ACTIVITY
Below is some data. Retype exactly the lines starting at the one with "switching_share_pct = 42.4" and ending at the one with "synthArstFlopShare_pct = 100".

MATERIAL FOR THE TASK
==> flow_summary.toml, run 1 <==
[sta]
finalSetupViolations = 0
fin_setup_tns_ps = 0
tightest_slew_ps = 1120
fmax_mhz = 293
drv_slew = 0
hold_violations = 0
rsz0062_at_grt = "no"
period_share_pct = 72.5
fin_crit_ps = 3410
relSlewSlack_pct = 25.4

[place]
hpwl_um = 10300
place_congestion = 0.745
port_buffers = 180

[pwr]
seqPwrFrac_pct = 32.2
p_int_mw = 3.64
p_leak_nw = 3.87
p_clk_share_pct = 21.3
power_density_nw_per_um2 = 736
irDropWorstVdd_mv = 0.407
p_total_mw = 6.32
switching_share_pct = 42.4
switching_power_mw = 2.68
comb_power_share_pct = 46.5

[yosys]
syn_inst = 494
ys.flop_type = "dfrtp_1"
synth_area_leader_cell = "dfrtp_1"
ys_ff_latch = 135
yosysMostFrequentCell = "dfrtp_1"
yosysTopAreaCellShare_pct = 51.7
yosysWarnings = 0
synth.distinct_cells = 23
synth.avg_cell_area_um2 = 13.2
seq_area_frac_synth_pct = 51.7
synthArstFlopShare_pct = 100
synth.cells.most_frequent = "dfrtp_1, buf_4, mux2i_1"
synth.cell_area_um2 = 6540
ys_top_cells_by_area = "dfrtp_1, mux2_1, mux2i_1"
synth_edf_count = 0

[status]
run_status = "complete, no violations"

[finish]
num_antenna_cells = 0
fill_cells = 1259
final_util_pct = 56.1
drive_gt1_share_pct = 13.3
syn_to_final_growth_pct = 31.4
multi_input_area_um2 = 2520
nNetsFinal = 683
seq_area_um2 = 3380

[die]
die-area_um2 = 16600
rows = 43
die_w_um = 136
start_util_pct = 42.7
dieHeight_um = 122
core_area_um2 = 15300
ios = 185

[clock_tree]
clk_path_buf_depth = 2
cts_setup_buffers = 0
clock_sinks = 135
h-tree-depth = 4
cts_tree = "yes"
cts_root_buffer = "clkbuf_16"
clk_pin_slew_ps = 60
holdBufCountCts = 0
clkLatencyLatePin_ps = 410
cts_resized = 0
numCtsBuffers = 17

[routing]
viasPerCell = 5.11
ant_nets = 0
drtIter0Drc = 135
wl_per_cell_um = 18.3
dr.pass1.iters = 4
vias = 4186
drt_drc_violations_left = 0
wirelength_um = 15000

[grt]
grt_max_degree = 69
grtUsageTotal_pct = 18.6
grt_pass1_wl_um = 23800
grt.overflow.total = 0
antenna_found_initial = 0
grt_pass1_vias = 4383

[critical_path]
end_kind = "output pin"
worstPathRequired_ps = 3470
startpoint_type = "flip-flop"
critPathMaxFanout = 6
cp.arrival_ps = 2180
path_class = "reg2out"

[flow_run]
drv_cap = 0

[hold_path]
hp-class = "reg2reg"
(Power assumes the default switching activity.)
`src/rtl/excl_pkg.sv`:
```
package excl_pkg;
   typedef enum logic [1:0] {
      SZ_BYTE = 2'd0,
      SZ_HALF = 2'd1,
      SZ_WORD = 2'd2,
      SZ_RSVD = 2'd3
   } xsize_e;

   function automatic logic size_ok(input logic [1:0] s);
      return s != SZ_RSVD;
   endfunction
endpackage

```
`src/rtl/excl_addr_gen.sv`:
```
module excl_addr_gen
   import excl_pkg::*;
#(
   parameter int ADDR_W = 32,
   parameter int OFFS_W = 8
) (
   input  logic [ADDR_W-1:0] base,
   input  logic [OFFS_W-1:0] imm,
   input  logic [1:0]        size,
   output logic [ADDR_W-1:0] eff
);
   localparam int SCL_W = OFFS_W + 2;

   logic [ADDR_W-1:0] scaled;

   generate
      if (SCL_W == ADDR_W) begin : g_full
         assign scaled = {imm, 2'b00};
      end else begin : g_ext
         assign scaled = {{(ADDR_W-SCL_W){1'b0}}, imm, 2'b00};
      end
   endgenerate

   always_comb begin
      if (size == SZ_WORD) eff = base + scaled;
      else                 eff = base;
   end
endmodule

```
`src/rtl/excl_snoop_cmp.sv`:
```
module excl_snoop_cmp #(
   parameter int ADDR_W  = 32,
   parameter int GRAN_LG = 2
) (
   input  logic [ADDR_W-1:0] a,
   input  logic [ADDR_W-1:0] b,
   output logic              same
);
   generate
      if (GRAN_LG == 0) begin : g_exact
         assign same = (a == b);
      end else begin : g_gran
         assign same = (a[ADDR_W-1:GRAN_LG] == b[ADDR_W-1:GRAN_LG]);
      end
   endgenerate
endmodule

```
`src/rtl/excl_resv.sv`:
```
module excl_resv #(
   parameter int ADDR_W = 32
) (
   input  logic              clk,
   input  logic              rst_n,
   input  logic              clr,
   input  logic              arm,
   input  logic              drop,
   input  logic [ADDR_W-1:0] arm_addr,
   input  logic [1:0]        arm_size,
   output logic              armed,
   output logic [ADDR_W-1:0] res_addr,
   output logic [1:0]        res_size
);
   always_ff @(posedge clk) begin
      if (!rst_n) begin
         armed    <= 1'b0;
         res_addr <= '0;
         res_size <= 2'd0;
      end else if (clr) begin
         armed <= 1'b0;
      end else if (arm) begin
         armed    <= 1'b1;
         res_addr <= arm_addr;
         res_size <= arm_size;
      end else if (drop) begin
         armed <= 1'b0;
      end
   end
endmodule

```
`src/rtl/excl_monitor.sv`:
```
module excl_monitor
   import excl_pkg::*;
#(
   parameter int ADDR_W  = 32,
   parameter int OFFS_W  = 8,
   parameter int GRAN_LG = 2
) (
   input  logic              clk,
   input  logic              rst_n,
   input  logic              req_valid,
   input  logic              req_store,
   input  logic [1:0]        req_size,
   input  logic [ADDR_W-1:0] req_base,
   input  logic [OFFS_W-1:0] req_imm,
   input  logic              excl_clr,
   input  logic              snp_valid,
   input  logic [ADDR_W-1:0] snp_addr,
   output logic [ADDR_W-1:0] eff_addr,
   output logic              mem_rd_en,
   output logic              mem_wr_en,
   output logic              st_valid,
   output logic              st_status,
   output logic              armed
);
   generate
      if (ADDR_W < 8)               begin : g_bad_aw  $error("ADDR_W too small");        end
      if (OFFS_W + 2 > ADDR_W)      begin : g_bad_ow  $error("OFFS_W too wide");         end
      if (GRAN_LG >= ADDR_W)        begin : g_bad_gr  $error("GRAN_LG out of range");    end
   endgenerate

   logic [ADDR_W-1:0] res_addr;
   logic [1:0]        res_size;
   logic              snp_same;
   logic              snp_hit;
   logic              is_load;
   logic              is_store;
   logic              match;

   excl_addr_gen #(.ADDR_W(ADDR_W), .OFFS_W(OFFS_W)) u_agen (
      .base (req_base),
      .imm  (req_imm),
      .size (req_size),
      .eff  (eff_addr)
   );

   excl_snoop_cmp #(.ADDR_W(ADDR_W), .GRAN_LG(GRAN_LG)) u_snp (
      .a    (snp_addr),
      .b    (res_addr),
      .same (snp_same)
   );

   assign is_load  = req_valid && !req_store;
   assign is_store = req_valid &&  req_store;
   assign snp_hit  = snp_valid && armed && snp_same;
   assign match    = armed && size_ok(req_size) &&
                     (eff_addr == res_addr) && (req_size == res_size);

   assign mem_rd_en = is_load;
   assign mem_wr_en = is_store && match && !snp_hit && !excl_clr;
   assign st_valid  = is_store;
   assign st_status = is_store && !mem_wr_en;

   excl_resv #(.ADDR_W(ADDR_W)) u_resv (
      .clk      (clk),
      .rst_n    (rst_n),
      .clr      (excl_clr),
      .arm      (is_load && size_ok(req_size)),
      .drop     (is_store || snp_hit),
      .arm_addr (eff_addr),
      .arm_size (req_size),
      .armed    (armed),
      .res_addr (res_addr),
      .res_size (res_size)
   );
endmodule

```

...

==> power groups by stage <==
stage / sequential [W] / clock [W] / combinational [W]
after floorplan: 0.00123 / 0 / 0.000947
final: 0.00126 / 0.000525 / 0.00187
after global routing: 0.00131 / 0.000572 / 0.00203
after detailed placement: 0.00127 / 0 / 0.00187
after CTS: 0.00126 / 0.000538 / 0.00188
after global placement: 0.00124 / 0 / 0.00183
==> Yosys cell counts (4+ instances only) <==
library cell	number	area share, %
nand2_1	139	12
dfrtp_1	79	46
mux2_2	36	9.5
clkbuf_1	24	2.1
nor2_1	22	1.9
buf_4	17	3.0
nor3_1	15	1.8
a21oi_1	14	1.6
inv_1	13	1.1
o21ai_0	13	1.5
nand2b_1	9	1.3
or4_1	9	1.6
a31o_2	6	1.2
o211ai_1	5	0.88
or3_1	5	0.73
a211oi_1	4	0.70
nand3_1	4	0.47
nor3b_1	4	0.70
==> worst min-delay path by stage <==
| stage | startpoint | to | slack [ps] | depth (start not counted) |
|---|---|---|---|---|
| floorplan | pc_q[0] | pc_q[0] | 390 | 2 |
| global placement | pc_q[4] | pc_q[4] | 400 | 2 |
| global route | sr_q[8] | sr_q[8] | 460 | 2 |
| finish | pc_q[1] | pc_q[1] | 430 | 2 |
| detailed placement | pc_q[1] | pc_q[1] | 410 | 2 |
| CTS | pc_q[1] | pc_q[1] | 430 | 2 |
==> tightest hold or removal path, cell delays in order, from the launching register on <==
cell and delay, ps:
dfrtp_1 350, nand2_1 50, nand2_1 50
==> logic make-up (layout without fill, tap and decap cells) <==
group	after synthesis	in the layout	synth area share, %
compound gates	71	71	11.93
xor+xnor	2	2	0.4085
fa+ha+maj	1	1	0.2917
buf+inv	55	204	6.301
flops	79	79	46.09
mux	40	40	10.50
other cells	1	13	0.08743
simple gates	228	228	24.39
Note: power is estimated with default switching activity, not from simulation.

YOUR RESPONSE
switching_share_pct = 42.4
switching_power_mw = 2.68
comb_power_share_pct = 46.5

[yosys]
syn_inst = 494
ys.flop_type = "dfrtp_1"
synth_area_leader_cell = "dfrtp_1"
ys_ff_latch = 135
yosysMostFrequentCell = "dfrtp_1"
yosysTopAreaCellShare_pct = 51.7
yosysWarnings = 0
synth.distinct_cells = 23
synth.avg_cell_area_um2 = 13.2
seq_area_frac_synth_pct = 51.7
synthArstFlopShare_pct = 100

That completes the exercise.